Amazon Web Services is making a broad push to deepen its position in the U.S. public sector, announcing a series of initiatives that collectively expand its government cloud strategy, strengthen opportunities for software partners, and accelerate enterprise AI adoption.
The announcements span three key areas: expanding the federal OneGov procurement program to include independent software vendors (ISVs), committing $1 billion to a new forward-deployed AI engineering organization, and launching AWS Secret Cloud for industries that support classified government workloads.
Together, they signal AWS’s continued investment in regulated industries, where channel partners, systems integrators, and ISVs play an increasingly important role.
AWS broadens OneGov program to include ISV partners
AWS is expanding its OneGov initiative beyond federal agencies by enabling eligible ISV partners to participate.
Originally developed through an agreement with the U.S. General Services Administration (GSA), OneGov is designed to simplify cloud procurement while providing federal civilian agencies with modernization incentives, cloud credits, training resources, and technical assistance.
The program offers up to $1 billion in incentive credits through 2028 to help agencies modernize legacy infrastructure and accelerate AI adoption.
With the latest expansion, participating software vendors can align their offerings with the OneGov framework, making it easier for agencies to procure integrated solutions built on AWS.
The move also creates new opportunities for channel partners that deliver cloud migration, application modernization, cybersecurity, and AI services into the federal market.

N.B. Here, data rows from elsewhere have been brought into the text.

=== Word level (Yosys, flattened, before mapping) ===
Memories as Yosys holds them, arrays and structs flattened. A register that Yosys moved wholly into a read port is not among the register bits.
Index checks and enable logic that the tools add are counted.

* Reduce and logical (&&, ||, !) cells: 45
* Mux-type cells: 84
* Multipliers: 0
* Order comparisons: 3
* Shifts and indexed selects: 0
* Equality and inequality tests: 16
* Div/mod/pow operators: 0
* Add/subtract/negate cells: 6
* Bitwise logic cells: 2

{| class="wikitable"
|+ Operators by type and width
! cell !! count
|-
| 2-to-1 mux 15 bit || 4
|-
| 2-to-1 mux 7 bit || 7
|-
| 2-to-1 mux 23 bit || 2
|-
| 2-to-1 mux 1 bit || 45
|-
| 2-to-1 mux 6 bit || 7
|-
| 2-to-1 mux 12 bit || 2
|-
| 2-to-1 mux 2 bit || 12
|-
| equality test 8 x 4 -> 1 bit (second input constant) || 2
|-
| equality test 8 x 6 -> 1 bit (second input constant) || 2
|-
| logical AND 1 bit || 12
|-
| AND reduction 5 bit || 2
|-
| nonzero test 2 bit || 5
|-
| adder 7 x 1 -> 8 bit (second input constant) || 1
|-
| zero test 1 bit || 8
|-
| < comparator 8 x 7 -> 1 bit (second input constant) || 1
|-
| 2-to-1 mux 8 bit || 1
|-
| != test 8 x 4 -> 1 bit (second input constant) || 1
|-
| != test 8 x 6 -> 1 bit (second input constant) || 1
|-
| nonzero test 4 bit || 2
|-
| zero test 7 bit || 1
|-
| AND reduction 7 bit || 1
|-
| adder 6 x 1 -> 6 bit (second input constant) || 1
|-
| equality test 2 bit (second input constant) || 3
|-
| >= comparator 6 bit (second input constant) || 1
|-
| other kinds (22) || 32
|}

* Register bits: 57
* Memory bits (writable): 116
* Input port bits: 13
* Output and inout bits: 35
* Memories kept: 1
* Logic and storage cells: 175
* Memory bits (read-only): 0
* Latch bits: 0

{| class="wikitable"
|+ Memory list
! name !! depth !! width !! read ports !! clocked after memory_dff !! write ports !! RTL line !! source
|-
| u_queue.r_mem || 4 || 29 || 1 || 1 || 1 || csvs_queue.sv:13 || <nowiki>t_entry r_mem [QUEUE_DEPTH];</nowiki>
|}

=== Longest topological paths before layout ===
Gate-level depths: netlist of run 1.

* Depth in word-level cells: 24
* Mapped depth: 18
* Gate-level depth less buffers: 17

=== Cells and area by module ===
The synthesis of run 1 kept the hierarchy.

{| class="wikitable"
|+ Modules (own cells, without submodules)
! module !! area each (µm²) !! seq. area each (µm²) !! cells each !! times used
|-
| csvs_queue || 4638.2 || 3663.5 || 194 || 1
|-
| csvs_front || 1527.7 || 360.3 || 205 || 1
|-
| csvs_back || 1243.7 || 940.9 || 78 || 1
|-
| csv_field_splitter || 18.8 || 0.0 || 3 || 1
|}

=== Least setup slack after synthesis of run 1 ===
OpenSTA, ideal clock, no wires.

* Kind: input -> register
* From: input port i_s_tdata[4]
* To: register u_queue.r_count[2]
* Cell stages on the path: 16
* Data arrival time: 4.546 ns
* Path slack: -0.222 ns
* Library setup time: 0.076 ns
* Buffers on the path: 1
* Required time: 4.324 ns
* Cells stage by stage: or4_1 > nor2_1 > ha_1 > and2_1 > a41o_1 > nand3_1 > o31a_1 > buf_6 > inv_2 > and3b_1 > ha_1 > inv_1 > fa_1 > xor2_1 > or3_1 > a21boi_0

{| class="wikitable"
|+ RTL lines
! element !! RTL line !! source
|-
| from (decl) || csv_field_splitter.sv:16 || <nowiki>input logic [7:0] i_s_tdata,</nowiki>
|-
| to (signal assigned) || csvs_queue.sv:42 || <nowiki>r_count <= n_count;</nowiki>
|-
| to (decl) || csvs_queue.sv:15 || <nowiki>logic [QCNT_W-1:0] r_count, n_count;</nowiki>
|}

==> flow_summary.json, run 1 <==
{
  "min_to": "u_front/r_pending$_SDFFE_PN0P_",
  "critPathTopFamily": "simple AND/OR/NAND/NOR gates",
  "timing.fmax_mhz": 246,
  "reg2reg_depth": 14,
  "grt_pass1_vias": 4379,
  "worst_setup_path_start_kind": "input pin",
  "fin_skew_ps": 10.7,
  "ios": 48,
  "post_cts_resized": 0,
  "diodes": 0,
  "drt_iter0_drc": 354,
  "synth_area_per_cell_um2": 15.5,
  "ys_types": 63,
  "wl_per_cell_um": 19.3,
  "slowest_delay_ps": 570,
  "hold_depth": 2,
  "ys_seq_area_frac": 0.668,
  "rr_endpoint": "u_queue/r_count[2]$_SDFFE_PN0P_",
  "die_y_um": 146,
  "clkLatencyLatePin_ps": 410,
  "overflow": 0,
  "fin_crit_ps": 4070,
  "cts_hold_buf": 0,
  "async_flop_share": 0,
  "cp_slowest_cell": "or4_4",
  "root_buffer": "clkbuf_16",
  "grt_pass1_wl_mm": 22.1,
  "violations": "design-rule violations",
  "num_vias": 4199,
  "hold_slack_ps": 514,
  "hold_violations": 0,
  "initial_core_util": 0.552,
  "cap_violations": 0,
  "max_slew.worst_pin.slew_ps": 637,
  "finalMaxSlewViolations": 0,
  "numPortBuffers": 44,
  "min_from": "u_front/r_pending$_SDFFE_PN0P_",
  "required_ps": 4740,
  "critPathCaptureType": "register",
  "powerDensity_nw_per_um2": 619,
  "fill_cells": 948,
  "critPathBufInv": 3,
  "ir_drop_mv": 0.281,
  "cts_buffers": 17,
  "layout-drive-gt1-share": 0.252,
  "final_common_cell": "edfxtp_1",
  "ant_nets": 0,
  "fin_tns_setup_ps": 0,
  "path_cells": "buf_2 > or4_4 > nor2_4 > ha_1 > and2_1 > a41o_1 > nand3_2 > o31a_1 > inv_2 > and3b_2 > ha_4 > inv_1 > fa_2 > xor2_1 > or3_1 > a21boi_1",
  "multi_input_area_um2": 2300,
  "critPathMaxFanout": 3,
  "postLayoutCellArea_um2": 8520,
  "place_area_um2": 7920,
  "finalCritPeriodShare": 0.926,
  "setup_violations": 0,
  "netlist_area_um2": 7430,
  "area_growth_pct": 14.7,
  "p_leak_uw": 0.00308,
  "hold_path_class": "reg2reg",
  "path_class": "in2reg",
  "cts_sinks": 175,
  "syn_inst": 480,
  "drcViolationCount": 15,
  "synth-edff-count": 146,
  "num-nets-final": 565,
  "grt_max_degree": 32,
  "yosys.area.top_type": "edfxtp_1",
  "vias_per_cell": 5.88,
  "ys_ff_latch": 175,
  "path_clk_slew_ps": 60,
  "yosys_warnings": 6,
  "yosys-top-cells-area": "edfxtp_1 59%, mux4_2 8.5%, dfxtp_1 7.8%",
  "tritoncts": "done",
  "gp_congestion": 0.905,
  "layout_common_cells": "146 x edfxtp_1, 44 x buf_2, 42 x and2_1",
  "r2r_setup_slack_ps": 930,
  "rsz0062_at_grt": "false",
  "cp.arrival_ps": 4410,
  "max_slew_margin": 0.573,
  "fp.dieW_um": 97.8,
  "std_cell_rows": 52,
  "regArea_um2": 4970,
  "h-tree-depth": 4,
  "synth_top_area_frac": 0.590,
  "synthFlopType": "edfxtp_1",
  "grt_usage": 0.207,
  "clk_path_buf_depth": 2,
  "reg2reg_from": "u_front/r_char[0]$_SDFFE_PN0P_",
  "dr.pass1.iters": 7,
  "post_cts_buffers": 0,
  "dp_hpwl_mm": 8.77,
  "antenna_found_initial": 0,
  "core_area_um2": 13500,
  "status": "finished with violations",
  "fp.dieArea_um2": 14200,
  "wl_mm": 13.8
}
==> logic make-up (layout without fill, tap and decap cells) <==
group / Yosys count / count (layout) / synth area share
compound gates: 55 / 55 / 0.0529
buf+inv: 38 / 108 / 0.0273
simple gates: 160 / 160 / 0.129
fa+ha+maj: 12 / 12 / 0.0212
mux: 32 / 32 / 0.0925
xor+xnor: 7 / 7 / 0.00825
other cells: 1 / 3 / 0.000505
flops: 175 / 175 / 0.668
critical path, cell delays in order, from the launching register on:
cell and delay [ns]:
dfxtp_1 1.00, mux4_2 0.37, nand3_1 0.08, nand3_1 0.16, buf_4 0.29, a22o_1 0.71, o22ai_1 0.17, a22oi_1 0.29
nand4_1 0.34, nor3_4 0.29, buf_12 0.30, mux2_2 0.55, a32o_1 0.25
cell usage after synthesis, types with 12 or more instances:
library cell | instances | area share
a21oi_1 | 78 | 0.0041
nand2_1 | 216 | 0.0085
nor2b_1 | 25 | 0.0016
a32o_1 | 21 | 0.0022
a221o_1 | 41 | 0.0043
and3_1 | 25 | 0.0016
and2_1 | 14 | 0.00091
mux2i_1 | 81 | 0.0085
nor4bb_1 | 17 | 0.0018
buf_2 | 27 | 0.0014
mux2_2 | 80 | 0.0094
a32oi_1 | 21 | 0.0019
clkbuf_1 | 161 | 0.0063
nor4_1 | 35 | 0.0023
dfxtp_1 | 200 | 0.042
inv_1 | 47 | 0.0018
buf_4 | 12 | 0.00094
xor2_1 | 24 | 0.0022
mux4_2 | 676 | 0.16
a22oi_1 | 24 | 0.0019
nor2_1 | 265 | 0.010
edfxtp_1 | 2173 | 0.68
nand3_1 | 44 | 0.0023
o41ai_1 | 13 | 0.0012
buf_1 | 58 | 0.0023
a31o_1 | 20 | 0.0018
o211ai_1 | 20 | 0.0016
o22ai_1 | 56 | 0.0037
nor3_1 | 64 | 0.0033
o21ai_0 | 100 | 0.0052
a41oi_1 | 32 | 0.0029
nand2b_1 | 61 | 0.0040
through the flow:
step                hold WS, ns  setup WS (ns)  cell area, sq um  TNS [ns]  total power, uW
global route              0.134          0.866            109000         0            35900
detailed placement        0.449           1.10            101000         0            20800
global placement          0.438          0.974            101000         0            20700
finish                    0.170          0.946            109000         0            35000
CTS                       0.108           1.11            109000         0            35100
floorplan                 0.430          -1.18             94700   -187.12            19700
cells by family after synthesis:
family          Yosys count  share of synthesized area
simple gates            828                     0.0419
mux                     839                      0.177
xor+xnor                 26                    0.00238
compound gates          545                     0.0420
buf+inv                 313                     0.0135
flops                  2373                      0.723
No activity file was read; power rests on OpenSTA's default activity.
## config.mk

```make
export PLATFORM = sky130hd
export DESIGN_NAME = lri_lane
export DESIGN_NICKNAME = d
export VERILOG_FILES = /design/src/rtl/core/linear_interp_resampler_biquad_assert.svh /design/src/rtl/core/lri_pkg.sv /design/src/rtl/core/lri_lane.sv
export SDC_FILE = /design/constraint.sdc
export NUM_CORES = 2
export LEC_CHECK = 0
export BUFFER_PORTS_ARGS = -buffer_cell sky130_fd_sc_hd__buf_2
export CAP_MARGIN = 20
export CORE_UTILIZATION = 40
export CTS_BUF_LIST = sky130_fd_sc_hd__clkbuf_16
export DETAILED_ROUTE_END_ITERATION = 8
export SYNTH_ARGS = -nofsm -noshare
export SYNTH_HDL_FRONTEND = slang
export SYNTH_SLANG_ARGS = --single-unit
```

## constraint.sdc

```tcl
create_clock -name clk -period 10.8 [get_ports clk]
set_clock_uncertainty 0.2 [all_clocks]
set_input_delay 1.08 -clock clk [delete_from_list [all_inputs] [get_ports clk]]
set_output_delay 1.08 -clock clk [all_outputs]
set_load 0.01 [all_outputs]
```

## src/rtl/core/linear_interp_resampler_biquad_assert.svh

```systemverilog
// Assertion macros for the resampler core
`ifndef LINEAR_INTERP_RESAMPLER_BIQUAD_ASSERT_SVH
`define LINEAR_INTERP_RESAMPLER_BIQUAD_ASSERT_SVH
`ifndef ASSERT_OFF
`define LRI_ASSERT(lbl, clk, rst, prop, msg) \
  lbl: assert property (@(posedge clk) disable iff (rst) prop) else $error(msg);
`define LRI_ASSERT_ALWAYS(lbl, clk, prop, msg) \
  lbl: assert property (@(posedge clk) prop) else $error(msg);
`else
`define LRI_ASSERT(lbl, clk, rst, prop, msg)
`define LRI_ASSERT_ALWAYS(lbl, clk, prop, msg)
`endif
`endif

```

## src/rtl/core/lri_pkg.sv

```systemverilog
package lri_pkg;
  localparam int SW = 24;
  localparam int CW = 24;
  localparam int PW = 22;
  localparam int STW = 21;
  localparam logic [PW-1:0] ONE_Q16 = 22'd65536;
  localparam logic [PW-1:0] PHASE_RST = 22'd131072;
  localparam logic [STW-1:0] STEP_MIN = 21'd4096;
  localparam logic [STW-1:0] STEP_MAX = 21'd1048576;
  localparam logic [STW-1:0] DOWN_ABOVE = 21'd65542;
  localparam logic [STW-1:0] UP_BELOW = 21'd65530;
  localparam logic [4:0] MAX_OUT_M1 = 5'd15;

  typedef enum logic [2:0] {
    REG_STEP = 3'd0,
    REG_B0   = 3'd1,
    REG_B1   = 3'd2,
    REG_B2   = 3'd3,
    REG_A1   = 3'd4,
    REG_A2   = 3'd5
  } reg_idx_t;

  typedef enum logic [1:0] {
    OP_NONE  = 2'd0,
    OP_CLEAR = 2'd1,
    OP_PUSH  = 2'd2,
    OP_EMIT  = 2'd3
  } lane_op_t;

  typedef struct packed {
    lane_op_t op;
    logic     down;
    logic     up;
  } lane_cmd_t;

  typedef struct packed {
    logic signed [CW-1:0] b0;
    logic signed [CW-1:0] b1;
    logic signed [CW-1:0] b2;
    logic signed [CW-1:0] a1;
    logic signed [CW-1:0] a2;
  } coef_t;

  function automatic logic signed [SW-1:0] sat24(input logic signed [31:0] v);
    if (v > 32'sd8388607) return 24'sh7FFFFF;
    if (v < -32'sd8388608) return 24'sh800000;
    return v[SW-1:0];
  endfunction
endpackage

```

## src/rtl/core/lri_lane.sv

```systemverilog
module lri_lane (
  input  logic                         clk,
  input  logic                         rst,
  input  lri_pkg::lane_cmd_t           cmd,
  input  logic signed [23:0]           sample,
  input  logic [15:0]                  frac,
  input  lri_pkg::coef_t               coef,
  output logic                         done,
  output logic signed [23:0]           result
);
  import lri_pkg::*;

  typedef enum logic [2:0] {S_IDLE, S_INT1, S_INT2, S_FILT, S_FIN} st_t;

  st_t st;
  logic signed [SW-1:0] older, newer, x1, x2, y1, y2, xin;
  logic dest_push, down, up;
  logic [2:0] cnt;
  logic signed [47:0] prod;
  logic signed [51:0] acc;
  logic signed [41:0] iprod;
  logic signed [CW-1:0] mc;
  logic signed [SW-1:0] mo;
  logic prev_neg;
  logic signed [51:0] acc_r;
  logic signed [SW-1:0] y_new;
  logic signed [41:0] irnd;
  logic signed [SW-1:0] v_new;

  always_comb begin
    unique case (cnt)
      3'd0: begin mc = coef.b0; mo = xin; end
      3'd1: begin mc = coef.b1; mo = x1; end
      3'd2: begin mc = coef.b2; mo = x2; end
      3'd3: begin mc = coef.a1; mo = y1; end
      default: begin mc = coef.a2; mo = y2; end
    endcase
    prev_neg = (cnt >= 3'd4);
    acc_r = (acc + 52'sd1048576) >>> 21;
    y_new = sat24(acc_r > 52'sd8388607 ? 32'sd8388607 :
                  acc_r < -52'sd8388608 ? -32'sd8388608 : acc_r[31:0]);
    irnd = (iprod + 42'sd32768) >>> 16;
    v_new = sat24(32'(signed'(older)) + irnd[31:0]);
  end

  always_ff @(posedge clk) begin
    done <= 1'b0;
    if (rst) begin
      st <= S_IDLE;
      older <= '0; newer <= '0; x1 <= '0; x2 <= '0; y1 <= '0; y2 <= '0;
    end else begin
      unique case (st)
        S_IDLE: begin
          down <= cmd.down;
          up <= cmd.up;
          unique case (cmd.op)
            OP_CLEAR: begin
              older <= '0; newer <= '0; x1 <= '0; x2 <= '0; y1 <= '0; y2 <= '0;
            end
            OP_PUSH: begin
              if (cmd.down) begin
                xin <= sample; dest_push <= 1'b1; cnt <= '0; acc <= '0; st <= S_FILT;
              end else begin
                older <= newer; newer <= sample; done <= 1'b1;
              end
            end
            OP_EMIT: begin
              iprod <= (26'(signed'(newer)) - 26'(signed'(older))) * $signed({1'b0, frac});
              st <= S_INT1;
            end
            default: ;
          endcase
        end
        S_INT1: st <= S_INT2;
        S_INT2: begin
          if (up) begin
            xin <= v_new; dest_push <= 1'b0; cnt <= '0; acc <= '0; st <= S_FILT;
          end else begin
            if (!down) begin
              x2 <= x1; x1 <= v_new; y2 <= y1; y1 <= v_new;
            end
            result <= v_new; done <= 1'b1; st <= S_IDLE;
          end
        end
        S_FILT: begin
          if (cnt < 3'd5) prod <= mc * mo;
          if (cnt != 3'd0) acc <= prev_neg ? acc - 52'(prod) : acc + 52'(prod);
          if (cnt == 3'd5) st <= S_FIN;
          cnt <= cnt + 3'd1;
        end
        S_FIN: begin
          x2 <= x1; x1 <= xin; y2 <= y1; y1 <= y_new;
          if (dest_push) begin
            older <= newer; newer <= y_new;
          end else begin
            result <= y_new;
          end
          done <= 1'b1;
          st <= S_IDLE;
        end
        default: st <= S_IDLE;
      endcase
    end
  end
endmodule
```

READ MORE: AWS alliance partners told Channel Insider how they bring AI-enabled technology to market through AWS.
AWS commits $1 billion to customer-facing AI engineers
Separately, Amazon announced a $1 billion investment to build a global organization of forward-deployed AI engineers (commonly called FDEs) who will work directly alongside customers to develop production-ready agentic AI applications.
Rather than operating as traditional consultants, the engineers will embed with customer teams to rapidly design, deploy, and operationalize AI systems using customers’ own data, governance frameworks, and business processes.
AWS said the goal is to compress implementation timelines from months to days while helping organizations become self-sufficient after engagements conclude.
The initiative reflects a growing trend across the AI market as vendors increasingly pair foundation models with hands-on implementation expertise to help enterprises overcome deployment challenges, particularly in highly regulated industries such as financial services, healthcare, and government.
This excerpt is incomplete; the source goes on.